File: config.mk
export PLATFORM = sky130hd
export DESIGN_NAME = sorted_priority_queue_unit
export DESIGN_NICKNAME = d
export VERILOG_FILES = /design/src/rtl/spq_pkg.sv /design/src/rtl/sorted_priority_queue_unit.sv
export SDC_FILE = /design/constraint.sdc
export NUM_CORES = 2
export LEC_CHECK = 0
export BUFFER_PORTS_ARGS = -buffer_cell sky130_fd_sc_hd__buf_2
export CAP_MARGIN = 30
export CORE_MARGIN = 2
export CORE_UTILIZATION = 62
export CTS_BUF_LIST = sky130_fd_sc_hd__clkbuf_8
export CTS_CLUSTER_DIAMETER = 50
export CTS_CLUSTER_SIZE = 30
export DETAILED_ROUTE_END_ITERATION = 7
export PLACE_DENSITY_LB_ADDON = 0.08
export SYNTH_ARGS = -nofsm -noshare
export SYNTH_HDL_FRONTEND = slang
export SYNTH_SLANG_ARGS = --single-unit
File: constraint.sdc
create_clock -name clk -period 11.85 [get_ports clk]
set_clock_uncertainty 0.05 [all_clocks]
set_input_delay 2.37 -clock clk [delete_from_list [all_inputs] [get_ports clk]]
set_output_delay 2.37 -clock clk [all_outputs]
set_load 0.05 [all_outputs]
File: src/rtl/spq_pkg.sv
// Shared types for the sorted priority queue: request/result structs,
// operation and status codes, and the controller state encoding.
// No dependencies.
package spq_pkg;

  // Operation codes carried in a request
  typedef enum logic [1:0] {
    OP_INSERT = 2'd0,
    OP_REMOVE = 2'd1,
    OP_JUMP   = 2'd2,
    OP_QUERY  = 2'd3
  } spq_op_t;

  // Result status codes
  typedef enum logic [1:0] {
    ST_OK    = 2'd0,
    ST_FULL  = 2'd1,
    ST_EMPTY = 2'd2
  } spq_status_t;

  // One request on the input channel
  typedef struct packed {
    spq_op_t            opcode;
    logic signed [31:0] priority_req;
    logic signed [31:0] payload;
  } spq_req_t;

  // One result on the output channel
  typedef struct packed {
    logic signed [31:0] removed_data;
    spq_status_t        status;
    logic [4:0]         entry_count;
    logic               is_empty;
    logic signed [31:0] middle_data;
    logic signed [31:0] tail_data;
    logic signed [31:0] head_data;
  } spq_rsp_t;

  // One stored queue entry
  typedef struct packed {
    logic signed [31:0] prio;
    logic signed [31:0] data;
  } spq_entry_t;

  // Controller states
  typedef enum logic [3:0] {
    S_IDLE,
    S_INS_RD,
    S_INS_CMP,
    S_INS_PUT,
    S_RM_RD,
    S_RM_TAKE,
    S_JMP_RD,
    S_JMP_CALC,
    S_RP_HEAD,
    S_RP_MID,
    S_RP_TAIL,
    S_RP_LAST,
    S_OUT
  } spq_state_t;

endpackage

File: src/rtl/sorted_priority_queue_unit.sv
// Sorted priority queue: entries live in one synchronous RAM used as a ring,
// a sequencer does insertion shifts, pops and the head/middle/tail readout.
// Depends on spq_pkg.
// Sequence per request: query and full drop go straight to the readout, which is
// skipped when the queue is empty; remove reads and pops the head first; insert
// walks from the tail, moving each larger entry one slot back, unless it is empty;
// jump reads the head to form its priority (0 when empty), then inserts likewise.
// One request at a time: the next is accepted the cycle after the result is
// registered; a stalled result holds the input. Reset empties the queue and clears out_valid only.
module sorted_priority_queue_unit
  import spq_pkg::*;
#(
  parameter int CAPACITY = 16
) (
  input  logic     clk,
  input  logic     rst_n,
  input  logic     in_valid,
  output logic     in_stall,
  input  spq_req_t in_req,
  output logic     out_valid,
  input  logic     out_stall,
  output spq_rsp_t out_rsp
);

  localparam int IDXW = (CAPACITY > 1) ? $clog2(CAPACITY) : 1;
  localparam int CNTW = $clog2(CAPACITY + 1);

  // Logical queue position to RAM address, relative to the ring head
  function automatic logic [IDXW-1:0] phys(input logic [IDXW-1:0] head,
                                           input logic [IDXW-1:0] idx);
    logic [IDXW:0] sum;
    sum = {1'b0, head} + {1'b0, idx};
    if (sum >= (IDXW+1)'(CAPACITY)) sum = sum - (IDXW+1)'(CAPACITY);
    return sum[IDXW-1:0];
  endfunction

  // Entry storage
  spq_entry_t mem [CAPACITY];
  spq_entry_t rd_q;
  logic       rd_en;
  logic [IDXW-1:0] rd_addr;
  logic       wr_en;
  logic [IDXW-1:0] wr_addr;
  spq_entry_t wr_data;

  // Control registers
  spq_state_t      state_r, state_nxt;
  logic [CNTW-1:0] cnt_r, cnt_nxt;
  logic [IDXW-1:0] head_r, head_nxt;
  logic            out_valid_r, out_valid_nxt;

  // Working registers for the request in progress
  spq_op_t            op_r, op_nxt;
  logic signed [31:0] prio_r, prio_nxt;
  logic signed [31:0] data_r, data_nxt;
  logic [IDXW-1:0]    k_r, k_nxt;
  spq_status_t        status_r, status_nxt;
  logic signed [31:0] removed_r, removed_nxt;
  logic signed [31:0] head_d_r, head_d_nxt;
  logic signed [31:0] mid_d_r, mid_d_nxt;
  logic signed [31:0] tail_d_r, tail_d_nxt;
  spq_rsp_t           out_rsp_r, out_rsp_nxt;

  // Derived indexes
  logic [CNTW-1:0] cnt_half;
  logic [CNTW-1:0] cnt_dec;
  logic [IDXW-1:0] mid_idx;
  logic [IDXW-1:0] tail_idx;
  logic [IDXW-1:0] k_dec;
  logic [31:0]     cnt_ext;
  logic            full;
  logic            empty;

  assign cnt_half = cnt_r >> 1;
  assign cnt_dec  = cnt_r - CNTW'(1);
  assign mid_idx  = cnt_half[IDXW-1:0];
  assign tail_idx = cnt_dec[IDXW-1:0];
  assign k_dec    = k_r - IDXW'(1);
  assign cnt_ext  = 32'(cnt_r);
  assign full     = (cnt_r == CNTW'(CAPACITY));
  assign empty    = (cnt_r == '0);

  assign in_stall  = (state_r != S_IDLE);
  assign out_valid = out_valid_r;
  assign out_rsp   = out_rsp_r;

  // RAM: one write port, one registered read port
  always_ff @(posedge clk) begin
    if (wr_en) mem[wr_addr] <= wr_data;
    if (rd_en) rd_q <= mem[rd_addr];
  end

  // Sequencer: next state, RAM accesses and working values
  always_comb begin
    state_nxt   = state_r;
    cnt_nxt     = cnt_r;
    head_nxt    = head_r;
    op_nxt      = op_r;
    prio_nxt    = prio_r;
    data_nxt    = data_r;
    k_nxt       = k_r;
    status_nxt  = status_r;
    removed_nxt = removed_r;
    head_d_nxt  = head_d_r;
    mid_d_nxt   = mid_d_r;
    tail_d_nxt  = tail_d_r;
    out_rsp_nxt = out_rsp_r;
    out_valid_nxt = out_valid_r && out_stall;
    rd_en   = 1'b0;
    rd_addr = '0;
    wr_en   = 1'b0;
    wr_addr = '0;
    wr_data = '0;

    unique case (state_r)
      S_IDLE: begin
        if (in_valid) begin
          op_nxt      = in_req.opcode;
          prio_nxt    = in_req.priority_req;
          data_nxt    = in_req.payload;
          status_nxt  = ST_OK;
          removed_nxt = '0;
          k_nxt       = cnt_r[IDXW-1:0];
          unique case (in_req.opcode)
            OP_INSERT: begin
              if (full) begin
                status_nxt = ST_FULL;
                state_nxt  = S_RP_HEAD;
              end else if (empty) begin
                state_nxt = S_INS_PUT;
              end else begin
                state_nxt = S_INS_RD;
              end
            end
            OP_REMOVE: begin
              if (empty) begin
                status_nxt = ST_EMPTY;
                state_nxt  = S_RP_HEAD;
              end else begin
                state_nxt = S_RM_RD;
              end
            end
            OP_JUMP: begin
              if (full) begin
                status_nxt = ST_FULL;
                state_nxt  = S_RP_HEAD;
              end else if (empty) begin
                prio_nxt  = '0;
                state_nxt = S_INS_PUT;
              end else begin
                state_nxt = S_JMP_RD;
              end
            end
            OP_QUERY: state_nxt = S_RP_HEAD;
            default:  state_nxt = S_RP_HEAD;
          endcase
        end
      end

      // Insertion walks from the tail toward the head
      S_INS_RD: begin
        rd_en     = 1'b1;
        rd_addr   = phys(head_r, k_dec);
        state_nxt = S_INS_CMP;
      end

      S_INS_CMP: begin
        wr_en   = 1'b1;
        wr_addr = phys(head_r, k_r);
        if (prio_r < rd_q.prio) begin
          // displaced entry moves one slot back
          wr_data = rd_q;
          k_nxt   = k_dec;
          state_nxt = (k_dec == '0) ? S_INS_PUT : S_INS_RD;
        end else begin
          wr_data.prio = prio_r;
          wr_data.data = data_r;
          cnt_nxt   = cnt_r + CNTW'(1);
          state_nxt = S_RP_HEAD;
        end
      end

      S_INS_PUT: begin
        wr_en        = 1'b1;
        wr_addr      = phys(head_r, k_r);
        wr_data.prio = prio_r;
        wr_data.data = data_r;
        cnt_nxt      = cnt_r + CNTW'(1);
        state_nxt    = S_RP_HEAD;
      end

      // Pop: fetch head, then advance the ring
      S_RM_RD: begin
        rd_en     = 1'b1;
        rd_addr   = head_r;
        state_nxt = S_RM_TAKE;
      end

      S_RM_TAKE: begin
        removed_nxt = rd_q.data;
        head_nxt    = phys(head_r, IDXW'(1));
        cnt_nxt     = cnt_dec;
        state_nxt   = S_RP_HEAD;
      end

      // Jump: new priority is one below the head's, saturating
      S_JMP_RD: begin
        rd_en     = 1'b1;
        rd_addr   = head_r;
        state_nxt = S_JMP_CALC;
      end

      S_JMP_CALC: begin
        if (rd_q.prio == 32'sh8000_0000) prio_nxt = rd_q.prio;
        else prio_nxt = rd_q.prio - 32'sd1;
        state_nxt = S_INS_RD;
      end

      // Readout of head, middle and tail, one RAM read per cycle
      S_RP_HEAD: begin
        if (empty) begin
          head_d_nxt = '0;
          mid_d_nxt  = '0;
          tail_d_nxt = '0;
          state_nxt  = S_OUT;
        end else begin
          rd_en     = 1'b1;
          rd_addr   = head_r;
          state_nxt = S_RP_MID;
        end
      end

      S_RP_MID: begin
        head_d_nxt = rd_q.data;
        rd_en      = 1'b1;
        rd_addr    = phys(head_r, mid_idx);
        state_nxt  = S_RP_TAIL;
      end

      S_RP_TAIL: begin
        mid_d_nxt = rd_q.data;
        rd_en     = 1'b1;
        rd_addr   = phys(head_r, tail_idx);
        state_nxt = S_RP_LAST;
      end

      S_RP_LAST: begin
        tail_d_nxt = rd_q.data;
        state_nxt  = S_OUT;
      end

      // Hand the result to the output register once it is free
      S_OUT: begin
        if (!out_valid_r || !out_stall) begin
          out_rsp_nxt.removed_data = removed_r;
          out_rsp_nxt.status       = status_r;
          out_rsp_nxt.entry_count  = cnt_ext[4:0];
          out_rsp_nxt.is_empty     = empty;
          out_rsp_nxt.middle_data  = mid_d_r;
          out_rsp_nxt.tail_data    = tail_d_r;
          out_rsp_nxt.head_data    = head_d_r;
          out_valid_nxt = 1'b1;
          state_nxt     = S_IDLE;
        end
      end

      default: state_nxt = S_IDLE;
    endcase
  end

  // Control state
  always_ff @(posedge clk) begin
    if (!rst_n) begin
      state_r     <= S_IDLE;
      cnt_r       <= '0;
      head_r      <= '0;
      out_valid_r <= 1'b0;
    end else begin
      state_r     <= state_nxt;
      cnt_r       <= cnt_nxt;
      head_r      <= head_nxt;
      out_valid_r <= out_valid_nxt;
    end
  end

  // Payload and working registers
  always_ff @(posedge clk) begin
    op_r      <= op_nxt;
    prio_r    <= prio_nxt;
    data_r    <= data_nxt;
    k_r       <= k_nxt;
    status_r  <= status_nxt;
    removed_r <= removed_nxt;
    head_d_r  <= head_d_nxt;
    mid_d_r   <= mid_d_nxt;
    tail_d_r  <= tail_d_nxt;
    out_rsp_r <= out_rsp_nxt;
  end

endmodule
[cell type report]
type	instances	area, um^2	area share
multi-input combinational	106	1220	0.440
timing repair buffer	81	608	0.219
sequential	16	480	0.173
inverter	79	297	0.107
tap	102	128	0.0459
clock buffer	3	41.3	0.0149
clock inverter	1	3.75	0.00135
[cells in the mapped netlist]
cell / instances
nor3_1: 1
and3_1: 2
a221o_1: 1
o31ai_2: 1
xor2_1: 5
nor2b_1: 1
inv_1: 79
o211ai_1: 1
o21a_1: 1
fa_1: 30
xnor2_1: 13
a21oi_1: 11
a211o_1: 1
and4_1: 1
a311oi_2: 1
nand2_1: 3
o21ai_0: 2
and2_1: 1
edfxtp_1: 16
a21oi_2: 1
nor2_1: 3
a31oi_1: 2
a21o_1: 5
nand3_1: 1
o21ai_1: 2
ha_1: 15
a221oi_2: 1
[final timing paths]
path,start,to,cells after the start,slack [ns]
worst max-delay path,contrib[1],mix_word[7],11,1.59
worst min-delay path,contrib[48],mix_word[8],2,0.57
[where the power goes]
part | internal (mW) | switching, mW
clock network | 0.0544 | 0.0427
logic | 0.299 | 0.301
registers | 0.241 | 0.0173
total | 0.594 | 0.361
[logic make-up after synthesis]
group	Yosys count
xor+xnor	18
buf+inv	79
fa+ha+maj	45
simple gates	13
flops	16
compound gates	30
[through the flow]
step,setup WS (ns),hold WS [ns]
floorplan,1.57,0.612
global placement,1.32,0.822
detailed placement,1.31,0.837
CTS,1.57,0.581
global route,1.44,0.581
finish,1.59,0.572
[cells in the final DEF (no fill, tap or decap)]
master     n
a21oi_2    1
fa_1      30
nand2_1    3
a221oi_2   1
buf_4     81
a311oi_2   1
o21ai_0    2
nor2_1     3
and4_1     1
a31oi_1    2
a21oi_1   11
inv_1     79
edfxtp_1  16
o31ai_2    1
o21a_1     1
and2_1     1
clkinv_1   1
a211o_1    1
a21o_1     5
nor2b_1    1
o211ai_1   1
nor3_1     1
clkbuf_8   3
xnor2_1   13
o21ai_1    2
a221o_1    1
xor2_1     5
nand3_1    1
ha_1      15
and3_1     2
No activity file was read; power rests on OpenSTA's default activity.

^^^^^^^^^^^^^^^^

Exactly the lines from the one that holds "[cell type report]" through the final line of the records above should be written out, and only those.

## TASK OUTPUT
[cell type report]
type	instances	area, um^2	area share
multi-input combinational	106	1220	0.440
timing repair buffer	81	608	0.219
sequential	16	480	0.173
inverter	79	297	0.107
tap	102	128	0.0459
clock buffer	3	41.3	0.0149
clock inverter	1	3.75	0.00135
[cells in the mapped netlist]
cell / instances
nor3_1: 1
and3_1: 2
a221o_1: 1
o31ai_2: 1
xor2_1: 5
nor2b_1: 1
inv_1: 79
o211ai_1: 1
o21a_1: 1
fa_1: 30
xnor2_1: 13
a21oi_1: 11
a211o_1: 1
and4_1: 1
a311oi_2: 1
nand2_1: 3
o21ai_0: 2
and2_1: 1
edfxtp_1: 16
a21oi_2: 1
nor2_1: 3
a31oi_1: 2
a21o_1: 5
nand3_1: 1
o21ai_1: 2
ha_1: 15
a221oi_2: 1
[final timing paths]
path,start,to,cells after the start,slack [ns]
worst max-delay path,contrib[1],mix_word[7],11,1.59
worst min-delay path,contrib[48],mix_word[8],2,0.57
[where the power goes]
part | internal (mW) | switching, mW
clock network | 0.0544 | 0.0427
logic | 0.299 | 0.301
registers | 0.241 | 0.0173
total | 0.594 | 0.361
[logic make-up after synthesis]
group	Yosys count
xor+xnor	18
buf+inv	79
fa+ha+maj	45
simple gates	13
flops	16
compound gates	30
[through the flow]
step,setup WS (ns),hold WS [ns]
floorplan,1.57,0.612
global placement,1.32,0.822
detailed placement,1.31,0.837
CTS,1.57,0.581
global route,1.44,0.581
finish,1.59,0.572
[cells in the final DEF (no fill, tap or decap)]
master     n
a21oi_2    1
fa_1      30
nand2_1    3
a221oi_2   1
buf_4     81
a311oi_2   1
o21ai_0    2
nor2_1     3
and4_1     1
a31oi_1    2
a21oi_1   11
inv_1     79
edfxtp_1  16
o31ai_2    1
o21a_1     1
and2_1     1
clkinv_1   1
a211o_1    1
a21o_1     5
nor2b_1    1
o211ai_1   1
nor3_1     1
clkbuf_8   3
xnor2_1   13
o21ai_1    2
a221o_1    1
xor2_1     5
nand3_1    1
ha_1      15
and3_1     2
No activity file was read; power rests on OpenSTA's default activity.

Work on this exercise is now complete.